What follows belongs to an exercise in optimizing a design on an open flow for small area, a short achievable clock period and few clock cycles per item; a production flow would make more cautious choices. In this exercise RTL edits were held to simulation tests only and were not proved equivalent to the original. No activity file was given, so power comes from the tool's default toggle rates.

Setup of alpha:
// pite_xform
module pite_xform (
    input  wire        clk,
    input  wire        rst_n,         
    input  wire [2:0]  cfg_op,        
    input  wire        cfg_perch,
    input  wire        cfg_chen,
    input  wire [1:0]  cfg_chsel,
    input  wire [31:0] cfg_opnd0,
    input  wire [31:0] cfg_opnd1,
    input  wire [31:0] cfg_opnd2,
    input  wire [7:0]  cfg_outmin,
    input  wire [7:0]  cfg_outmax,
    input  wire [7:0]  cfg_rmin,
    input  wire [7:0]  cfg_rmax,
    input  wire        in_valid,
    output wire        in_ready,
    input  wire [7:0]  in_data,
    input  wire [2:0]  in_tag,
    output wire        out_valid,
    input  wire        out_ready,
    output wire [7:0]  out_data
);
    parameter [8:0] CUT = 9'b0_0101_0100;
    parameter       ATYPE = 1;
    localparam integer NCUT = CUT[1]+CUT[2]+CUT[3]+CUT[4]+CUT[5]+CUT[6]+CUT[7]+CUT[8];
    localparam integer CAP = NCUT + 4;
    localparam OP_SADD   = 3'd1;
    localparam OP_SSUB   = 3'd2;
    localparam OP_SMUL   = 3'd3;
    localparam OP_SDIV   = 3'd4;
    localparam OP_CSTR   = 3'd6;
    localparam OP_BPLANE = 3'd7;
    wire acc   = in_valid & in_ready;
    reg  op_smul, op_sdiv, op_cstr, op_bp, op_ssub, op_short;
    always @(posedge clk) begin
        op_smul  <= (cfg_op == OP_SMUL);
        op_sdiv  <= (cfg_op == OP_SDIV);
        op_cstr  <= (cfg_op == OP_CSTR);
        op_bp    <= (cfg_op == OP_BPLANE);
        op_ssub  <= (cfg_op == OP_SSUB);
        op_short <= (cfg_op == OP_SADD) | (cfg_op == OP_SSUB) | (cfg_op == OP_BPLANE);
    end
    wire cstr  = op_cstr;
    wire short = op_short;
    wire [1:0]  ik   = in_tag[1:0];
    wire [31:0] in_n = !cfg_perch ? cfg_opnd0 :
                       (ik == 2'd1) ? cfg_opnd1 :
                       (ik == 2'd2) ? cfg_opnd2 : cfg_opnd0;
    wire [8:0]  in_u = {1'b0, in_data} - {1'b0, cfg_rmin};
    reg  [7:0]  v;
    reg  [2:0]  tag;
    reg         sel;
    reg  [24:0] n;
    reg         n_hi8, n_hi24, n_hi25, n_zero;
    reg  [7:0]  au;
    reg         uneg;
    reg         val0;
    always @(posedge clk) begin
        v      <= in_data;
        tag    <= in_tag;
        sel    <= !cfg_chen || (ik == cfg_chsel);
        n      <= in_n[24:0];
        n_hi8  <= |in_n[31:8];
  ...
For scale: ~400 flip-flops, about 160 I/O pins, about 28000 um^2 of cells after synthesis.
export LEC_CHECK = 0
export ABC_AREA = 0
export CAP_MARGIN = 20
export CORE_MARGIN = 2
export CORE_UTILIZATION = 40
export SLEW_MARGIN = 20
create_clock -name core_clock -period 12.5 [get_ports {clk}]
standard.sh (not shown) runs the stock make flow with config.mk's settings and CLKGATE_MAP_FILE= SYNTH_SCRIPT=/design/flow/synth_recipe.tcl, a recipe that flattens the netlist after the stock synthesis.
==> flow/flow/run.sh <==
#!/bin/bash
# Layout flow: the standard flow (standard.sh, ORFS make targets) with
# two changes to how the layout is made:
#  - timing repair aims at a setup slack of SETUP_MARGIN ns rather than 0,
#    so the resizer also speeds up paths that already meet the clock;
#  - the port buffers that every input and output gets are buf_1 cells.
# The clock period and constraints are the standard flow's. ORFS keeps each step's full
# tool output in orfs/logs/; make's own output goes to standard.log here.
set -e
SETUP_MARGIN=8
bash standard.sh SETUP_SLACK_MARGIN=$SETUP_MARGIN \
    "BUFFER_PORTS_ARGS=-buffer_cell sky130_fd_sc_hd__buf_1" finish > standard.log 2>&1
Testbench counts of alpha, summed over its fixed seeds: cycles 15,596, items 14,056.
--- input diff alpha..beta ---
--- a/flow/config.mk
+++ b/flow/config.mk
@@ -7,6 +7,7 @@
 export LEC_CHECK = 0
-export ABC_AREA = 0
+export ABC_AREA = 1
 export CAP_MARGIN = 20
 export CORE_MARGIN = 2
-export CORE_UTILIZATION = 40
+export CORE_UTILIZATION = 60
+export PLACE_DENSITY = 0.75
 export SLEW_MARGIN = 20
==> notes.md <==
- alpha vs beta, startpoint of the worst setup timing path: b_r[6][0]$_DFF_P_ vs a_r[9][17]$_DFF_P_
- Compared with alpha, beta shows a higher power share of the clock group.
- | combinational share of power | beta vs alpha | 4.1 points lower |
- Total nets after synthesis in beta is 639 above alpha.
- Max area growth from synthesis to layout across alpha and beta: alpha
- On post-route standard cell area excluding fillers: between alpha and beta, it ends up higher for alpha.
- alpha reports its worst-path cell with the longest stage delay as sky130_fd_sc_hd__fa_2 while beta reports sky130_fd_sc_hd__dfxtp_1.

* * *

Starting RTL as in the previous note.
Design pite_xform, start of the top module:
module pite_xform (
    input  wire        clk,
    input  wire        rst_n,         
    input  wire [2:0]  cfg_op,        
    input  wire        cfg_perch,
    input  wire        cfg_chen,
    input  wire [1:0]  cfg_chsel,
    input  wire [31:0] cfg_opnd0,
    input  wire [31:0] cfg_opnd1,
    input  wire [31:0] cfg_opnd2,
    input  wire [7:0]  cfg_outmin,
    input  wire [7:0]  cfg_outmax,
    input  wire [7:0]  cfg_rmin,
    input  wire [7:0]  cfg_rmax,
    input  wire        in_valid,
    output wire        in_ready,
    input  wire [7:0]  in_data,
    input  wire [2:0]  in_tag,
    output wire        out_valid,
    input  wire        out_ready,
    output wire [7:0]  out_data
);
==> flow/config.mk <==
export PLATFORM = sky130hd
export DESIGN_NAME = pite_xform
export DESIGN_NICKNAME = pite_xform
export VERILOG_FILES = /design/flow/design.v
export SDC_FILE = /design/flow/constraint.sdc
export NUM_CORES = 4
export LEC_CHECK = 0
export ABC_AREA = 1
export CAP_MARGIN = 20
export CORE_MARGIN = 2
export CORE_UTILIZATION = 40
export SLEW_MARGIN = 20
==> flow/constraint.sdc <==
create_clock -name core_clock -period 12.5 [get_ports {clk}]
set_input_delay 2.5000 -clock core_clock [delete_from_list [all_inputs] [get_ports {clk}]]
set_output_delay 2.5000 -clock core_clock [all_outputs]
set_load 0.01 [all_outputs]
==> flow/flow/run.sh <==
#!/bin/bash
# Layout flow: the standard flow (standard.sh, ORFS make targets) with
# two changes to how the layout is made:
#  - timing repair aims at a setup slack of SETUP_MARGIN ns rather than 0,
#    so the resizer also speeds up paths that already meet the clock;
#  - the port buffers that every input and output gets are buf_1 cells.
# The clock period and constraints are the standard flow's. ORFS keeps each step's full
# tool output in orfs/logs/; make's own output goes to standard.log here.
set -e
SETUP_MARGIN=8.5
bash standard.sh SETUP_SLACK_MARGIN=$SETUP_MARGIN \
    "BUFFER_PORTS_ARGS=-buffer_cell sky130_fd_sc_hd__buf_1" finish > standard.log 2>&1
Testbench counts at the start, summed over its fixed seeds: cycles 15,596, items 14,056.
Edit:
--- a/flow/flow/run.sh
+++ b/flow/flow/run.sh
@@ -10 +10 @@
-SETUP_MARGIN=8.5
+SETUP_MARGIN=8
The changed run ran to the end with no violations.
Cell count shrinks by 3.0%.
Sequential power hardly moves.
Routed wire length shrinks by 7.5%.
Die area does not change.
Global-route usage shrinks by 1.3 points.
Design area shrinks by 9.7%.
Setup slack improves by 4.2 ps.
Non-clock buffer count shrinks by 141.

-- static timing again, ports no longer ideal --
How much do the figures lean on ideal ports? The routed layouts below were timed once more, with nothing changed but the port constraints. Step 1 (the two cells are an assumption about what drives the block):
set clk [get_ports {clk}]
set_driving_cell -lib_cell sky130_fd_sc_hd__clkbuf_16 $clk
set_driving_cell -lib_cell sky130_fd_sc_hd__buf_2 [delete_from_list [all_inputs] $clk]
Step 2 adds t to the input delays and takes it off the output delays; t is the mean of the earliest and latest rising clock arrival at the registers after step 1. Input paths then give back, and output paths get back, about the clock's delay inside the block. Three values: ideal, step 1, step 2; two values: the first two.
run	t (ns)	setup slack, ns	worst hold slack (ns)	worst register clock-pin slew, ns	cell pins on the clock port's net
alpha	0.644	7.221 / 7.221 / 7.221	0.309 / 0.309 / 0.309	0.07 / 0.07	1
beta	0.640	7.737 / 7.737 / 7.616	0.303 / 0.303 / 0.303	0.06 / 0.06	1
the first run of note 2	0.651	8.088 / 8.088 / 7.838	0.325 / 0.325 / 0.325	0.07 / 0.07	1
the second run of note 2	0.644	8.092 / 8.092 / 7.618	0.323 / 0.323 / 0.323	0.07 / 0.07	1
After both steps every run listed still meets setup and hold. For the second run of note 2, which loses most, drivers alone change the setup slack by 0.000 ns; drivers and shift together by -0.474 ns.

::::

## WORK REQUEST
Only a number is expected here: the count of lines in the records above that include the word "worst".

## REPLY
3